• **Problem details**
Every line with "instances" in it must be copied from the data.

--- Exercise input Enclosed Below ---

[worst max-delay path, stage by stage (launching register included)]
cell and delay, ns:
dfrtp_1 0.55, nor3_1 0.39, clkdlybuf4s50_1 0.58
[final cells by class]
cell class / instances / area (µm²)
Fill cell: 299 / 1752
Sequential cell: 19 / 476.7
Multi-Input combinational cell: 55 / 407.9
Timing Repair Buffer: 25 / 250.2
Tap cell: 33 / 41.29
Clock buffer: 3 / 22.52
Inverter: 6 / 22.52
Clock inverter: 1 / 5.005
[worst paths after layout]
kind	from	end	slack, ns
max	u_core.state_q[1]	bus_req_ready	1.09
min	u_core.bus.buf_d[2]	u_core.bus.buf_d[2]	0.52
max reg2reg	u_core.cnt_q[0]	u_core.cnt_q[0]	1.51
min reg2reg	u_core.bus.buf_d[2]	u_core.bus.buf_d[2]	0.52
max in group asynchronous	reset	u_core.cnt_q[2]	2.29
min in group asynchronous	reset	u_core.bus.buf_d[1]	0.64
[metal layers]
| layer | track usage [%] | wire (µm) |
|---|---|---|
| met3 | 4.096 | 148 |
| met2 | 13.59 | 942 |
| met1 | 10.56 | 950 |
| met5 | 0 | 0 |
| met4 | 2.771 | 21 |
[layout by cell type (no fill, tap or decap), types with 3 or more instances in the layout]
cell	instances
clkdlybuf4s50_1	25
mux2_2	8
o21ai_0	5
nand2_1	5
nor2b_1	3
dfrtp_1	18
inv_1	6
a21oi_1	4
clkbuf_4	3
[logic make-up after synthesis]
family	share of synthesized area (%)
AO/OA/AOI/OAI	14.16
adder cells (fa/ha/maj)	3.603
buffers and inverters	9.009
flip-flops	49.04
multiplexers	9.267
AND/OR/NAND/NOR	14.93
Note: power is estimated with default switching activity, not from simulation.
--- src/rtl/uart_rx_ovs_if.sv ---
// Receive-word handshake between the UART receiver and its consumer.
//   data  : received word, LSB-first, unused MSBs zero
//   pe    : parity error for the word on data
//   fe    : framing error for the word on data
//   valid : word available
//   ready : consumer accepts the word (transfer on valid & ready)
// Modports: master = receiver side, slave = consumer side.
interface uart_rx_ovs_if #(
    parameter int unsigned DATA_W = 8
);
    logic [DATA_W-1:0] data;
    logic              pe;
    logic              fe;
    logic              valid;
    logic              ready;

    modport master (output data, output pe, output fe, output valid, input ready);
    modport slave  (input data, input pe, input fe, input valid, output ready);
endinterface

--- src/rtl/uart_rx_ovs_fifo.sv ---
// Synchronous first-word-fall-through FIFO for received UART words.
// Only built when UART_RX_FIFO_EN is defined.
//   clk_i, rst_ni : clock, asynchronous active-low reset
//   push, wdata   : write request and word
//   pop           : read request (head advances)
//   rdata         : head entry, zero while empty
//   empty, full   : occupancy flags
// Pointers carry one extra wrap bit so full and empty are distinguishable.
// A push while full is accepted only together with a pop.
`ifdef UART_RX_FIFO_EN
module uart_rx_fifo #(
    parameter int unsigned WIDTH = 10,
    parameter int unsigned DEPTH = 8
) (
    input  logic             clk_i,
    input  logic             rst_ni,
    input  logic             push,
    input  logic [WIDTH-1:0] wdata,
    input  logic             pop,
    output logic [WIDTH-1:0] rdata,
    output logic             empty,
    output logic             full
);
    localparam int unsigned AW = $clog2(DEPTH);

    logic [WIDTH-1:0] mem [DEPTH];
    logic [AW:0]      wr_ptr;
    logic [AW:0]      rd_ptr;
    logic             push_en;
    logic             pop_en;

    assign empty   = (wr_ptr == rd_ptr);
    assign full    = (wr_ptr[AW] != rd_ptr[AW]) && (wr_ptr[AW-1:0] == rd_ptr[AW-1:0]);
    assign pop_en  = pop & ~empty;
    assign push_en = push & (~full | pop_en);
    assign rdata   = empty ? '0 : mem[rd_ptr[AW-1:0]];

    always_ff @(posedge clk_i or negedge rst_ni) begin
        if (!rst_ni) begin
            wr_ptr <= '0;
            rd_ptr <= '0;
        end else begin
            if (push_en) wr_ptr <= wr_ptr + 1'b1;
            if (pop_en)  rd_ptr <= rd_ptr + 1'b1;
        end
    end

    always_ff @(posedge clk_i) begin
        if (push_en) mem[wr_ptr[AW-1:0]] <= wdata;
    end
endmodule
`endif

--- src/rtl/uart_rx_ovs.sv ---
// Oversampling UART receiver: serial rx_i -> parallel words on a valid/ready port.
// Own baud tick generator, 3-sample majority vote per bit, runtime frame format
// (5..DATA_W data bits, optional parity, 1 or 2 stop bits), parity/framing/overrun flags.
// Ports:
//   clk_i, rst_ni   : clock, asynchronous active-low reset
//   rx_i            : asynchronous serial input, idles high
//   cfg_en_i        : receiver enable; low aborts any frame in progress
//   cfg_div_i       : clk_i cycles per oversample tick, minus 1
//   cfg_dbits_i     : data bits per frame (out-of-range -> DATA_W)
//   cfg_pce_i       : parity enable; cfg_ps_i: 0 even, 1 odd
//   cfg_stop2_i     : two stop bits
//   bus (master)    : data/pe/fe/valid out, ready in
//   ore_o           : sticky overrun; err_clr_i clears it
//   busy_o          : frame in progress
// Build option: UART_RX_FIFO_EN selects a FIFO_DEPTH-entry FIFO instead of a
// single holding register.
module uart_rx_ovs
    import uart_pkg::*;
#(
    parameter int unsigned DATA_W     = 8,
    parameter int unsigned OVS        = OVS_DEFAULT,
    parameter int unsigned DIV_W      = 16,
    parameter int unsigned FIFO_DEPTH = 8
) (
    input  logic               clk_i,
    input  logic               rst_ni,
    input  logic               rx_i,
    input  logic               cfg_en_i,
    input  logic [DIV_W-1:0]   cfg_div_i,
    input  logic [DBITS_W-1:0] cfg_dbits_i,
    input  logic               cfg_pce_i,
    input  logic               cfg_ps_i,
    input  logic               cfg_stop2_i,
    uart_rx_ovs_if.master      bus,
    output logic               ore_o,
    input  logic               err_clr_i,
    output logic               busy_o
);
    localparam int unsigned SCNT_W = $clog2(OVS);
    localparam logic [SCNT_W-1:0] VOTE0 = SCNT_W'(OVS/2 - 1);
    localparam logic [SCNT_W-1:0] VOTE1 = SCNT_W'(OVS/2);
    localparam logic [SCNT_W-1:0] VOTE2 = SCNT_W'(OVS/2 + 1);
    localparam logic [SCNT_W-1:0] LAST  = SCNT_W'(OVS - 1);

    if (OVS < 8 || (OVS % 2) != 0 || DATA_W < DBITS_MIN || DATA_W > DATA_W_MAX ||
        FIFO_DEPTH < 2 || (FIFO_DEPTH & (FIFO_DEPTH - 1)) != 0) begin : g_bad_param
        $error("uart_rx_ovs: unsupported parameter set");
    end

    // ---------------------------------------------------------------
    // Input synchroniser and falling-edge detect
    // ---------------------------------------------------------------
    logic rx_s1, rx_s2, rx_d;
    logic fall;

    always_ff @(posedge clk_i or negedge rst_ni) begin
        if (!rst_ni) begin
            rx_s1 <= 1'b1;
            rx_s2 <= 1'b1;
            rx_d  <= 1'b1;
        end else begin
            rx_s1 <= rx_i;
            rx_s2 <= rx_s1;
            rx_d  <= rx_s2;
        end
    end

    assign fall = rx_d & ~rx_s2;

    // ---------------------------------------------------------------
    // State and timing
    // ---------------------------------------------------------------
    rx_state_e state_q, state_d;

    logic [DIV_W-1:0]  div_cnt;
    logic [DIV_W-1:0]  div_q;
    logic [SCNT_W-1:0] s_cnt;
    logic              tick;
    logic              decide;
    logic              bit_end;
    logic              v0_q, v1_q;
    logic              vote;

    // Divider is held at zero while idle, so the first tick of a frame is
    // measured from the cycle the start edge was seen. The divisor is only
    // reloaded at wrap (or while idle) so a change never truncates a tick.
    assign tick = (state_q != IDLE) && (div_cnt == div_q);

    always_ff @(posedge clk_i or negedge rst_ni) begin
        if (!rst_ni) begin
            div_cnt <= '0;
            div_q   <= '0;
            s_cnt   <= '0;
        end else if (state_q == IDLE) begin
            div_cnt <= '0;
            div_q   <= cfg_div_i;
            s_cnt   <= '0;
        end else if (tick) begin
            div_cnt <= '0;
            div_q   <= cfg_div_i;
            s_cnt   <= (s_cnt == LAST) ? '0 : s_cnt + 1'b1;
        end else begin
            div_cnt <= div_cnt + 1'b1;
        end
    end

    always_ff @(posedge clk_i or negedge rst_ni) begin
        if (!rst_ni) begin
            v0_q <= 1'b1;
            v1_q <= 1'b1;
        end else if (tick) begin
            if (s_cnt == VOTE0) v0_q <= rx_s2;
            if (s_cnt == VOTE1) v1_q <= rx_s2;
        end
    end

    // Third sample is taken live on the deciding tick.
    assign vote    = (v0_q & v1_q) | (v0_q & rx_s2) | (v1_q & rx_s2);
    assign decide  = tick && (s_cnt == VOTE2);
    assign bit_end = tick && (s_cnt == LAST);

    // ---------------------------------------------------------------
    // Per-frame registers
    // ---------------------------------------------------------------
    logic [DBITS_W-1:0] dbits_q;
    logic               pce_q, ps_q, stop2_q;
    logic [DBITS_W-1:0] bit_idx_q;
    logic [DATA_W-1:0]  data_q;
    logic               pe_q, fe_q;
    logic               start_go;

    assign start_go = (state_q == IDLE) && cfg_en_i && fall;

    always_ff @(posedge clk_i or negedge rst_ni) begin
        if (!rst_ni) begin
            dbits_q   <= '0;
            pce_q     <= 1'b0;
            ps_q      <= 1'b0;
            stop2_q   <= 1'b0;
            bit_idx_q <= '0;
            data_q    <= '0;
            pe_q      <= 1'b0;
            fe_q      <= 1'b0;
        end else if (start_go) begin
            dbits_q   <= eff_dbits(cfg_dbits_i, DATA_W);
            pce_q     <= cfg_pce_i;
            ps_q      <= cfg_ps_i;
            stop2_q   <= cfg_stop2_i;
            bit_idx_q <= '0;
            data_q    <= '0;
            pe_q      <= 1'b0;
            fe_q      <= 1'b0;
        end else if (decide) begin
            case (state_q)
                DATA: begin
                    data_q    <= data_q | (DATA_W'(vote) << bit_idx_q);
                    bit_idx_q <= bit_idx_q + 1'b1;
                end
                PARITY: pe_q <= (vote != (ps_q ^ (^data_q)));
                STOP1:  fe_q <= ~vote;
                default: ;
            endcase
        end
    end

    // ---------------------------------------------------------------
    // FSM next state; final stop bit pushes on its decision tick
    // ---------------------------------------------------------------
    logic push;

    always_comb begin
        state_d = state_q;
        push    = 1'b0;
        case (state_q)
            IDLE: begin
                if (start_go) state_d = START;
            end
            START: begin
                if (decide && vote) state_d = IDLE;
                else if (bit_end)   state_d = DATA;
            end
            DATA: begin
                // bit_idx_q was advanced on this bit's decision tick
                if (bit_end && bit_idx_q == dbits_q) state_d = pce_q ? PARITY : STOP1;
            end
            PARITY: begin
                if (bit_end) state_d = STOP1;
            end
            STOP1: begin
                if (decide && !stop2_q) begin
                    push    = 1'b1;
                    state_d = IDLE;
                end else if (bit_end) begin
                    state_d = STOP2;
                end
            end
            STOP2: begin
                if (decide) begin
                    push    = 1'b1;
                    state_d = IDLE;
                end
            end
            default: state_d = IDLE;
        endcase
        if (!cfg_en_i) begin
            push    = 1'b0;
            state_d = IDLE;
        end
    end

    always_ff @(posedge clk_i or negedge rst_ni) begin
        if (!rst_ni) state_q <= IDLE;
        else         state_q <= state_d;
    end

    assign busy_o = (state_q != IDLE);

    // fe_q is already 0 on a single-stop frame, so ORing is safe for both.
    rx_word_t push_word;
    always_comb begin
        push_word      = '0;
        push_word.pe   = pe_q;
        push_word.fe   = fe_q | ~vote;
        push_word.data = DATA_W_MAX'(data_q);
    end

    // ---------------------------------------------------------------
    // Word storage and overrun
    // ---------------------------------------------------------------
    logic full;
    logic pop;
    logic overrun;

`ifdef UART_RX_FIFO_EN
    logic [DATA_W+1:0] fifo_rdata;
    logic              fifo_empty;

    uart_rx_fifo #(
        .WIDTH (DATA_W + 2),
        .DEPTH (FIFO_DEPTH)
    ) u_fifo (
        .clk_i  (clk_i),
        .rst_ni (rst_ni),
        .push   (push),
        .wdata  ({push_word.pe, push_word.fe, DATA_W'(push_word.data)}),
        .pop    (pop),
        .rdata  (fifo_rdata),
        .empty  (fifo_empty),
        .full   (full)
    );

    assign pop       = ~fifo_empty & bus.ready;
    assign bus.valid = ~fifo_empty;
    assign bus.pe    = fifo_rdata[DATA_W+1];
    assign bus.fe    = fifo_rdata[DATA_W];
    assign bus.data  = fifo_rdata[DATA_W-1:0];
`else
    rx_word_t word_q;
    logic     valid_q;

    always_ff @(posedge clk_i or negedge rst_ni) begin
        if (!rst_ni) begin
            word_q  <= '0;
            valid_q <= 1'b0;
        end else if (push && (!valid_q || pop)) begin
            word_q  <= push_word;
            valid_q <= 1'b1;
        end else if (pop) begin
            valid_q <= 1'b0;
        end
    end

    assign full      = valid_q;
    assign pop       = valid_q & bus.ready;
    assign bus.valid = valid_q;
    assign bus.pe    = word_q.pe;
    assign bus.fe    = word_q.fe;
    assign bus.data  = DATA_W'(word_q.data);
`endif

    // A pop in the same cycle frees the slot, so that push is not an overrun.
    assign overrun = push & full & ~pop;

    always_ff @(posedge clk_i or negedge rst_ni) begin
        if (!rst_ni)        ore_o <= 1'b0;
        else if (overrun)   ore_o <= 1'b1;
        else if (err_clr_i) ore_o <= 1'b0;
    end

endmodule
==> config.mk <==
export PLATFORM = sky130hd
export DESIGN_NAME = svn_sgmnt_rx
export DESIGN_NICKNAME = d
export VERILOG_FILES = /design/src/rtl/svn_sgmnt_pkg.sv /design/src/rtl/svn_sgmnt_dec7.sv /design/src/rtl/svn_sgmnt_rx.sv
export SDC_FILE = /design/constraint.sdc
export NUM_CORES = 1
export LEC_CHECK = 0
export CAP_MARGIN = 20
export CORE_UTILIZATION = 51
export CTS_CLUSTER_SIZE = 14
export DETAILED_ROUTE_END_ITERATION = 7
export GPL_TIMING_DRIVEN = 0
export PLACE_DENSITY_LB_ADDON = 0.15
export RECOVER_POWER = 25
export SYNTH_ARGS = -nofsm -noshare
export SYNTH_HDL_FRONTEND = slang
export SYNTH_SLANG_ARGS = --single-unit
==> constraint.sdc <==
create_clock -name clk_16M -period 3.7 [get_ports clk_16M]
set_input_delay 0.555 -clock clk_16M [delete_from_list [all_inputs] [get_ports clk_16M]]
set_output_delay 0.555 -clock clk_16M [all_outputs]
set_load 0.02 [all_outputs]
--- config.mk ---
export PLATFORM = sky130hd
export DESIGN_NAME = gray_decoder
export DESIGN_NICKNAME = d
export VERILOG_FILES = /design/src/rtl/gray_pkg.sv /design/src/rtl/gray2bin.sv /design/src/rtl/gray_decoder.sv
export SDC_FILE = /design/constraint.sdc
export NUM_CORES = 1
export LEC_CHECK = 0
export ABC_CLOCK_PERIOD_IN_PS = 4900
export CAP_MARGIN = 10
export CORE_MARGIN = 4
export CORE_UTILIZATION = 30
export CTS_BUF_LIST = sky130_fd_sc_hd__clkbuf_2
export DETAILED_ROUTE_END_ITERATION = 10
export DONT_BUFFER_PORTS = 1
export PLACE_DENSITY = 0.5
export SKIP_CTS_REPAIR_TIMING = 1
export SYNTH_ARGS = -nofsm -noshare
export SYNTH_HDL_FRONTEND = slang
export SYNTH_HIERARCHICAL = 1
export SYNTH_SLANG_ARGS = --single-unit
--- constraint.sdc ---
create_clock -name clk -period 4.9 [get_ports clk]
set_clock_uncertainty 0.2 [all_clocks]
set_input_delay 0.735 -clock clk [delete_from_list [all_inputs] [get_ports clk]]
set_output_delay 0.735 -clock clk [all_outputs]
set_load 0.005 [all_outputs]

--- End of Enclosed Exercise input ---

• **Solution for this problem**
cell class / instances / area (µm²)
[layout by cell type (no fill, tap or decap), types with 3 or more instances in the layout]
cell	instances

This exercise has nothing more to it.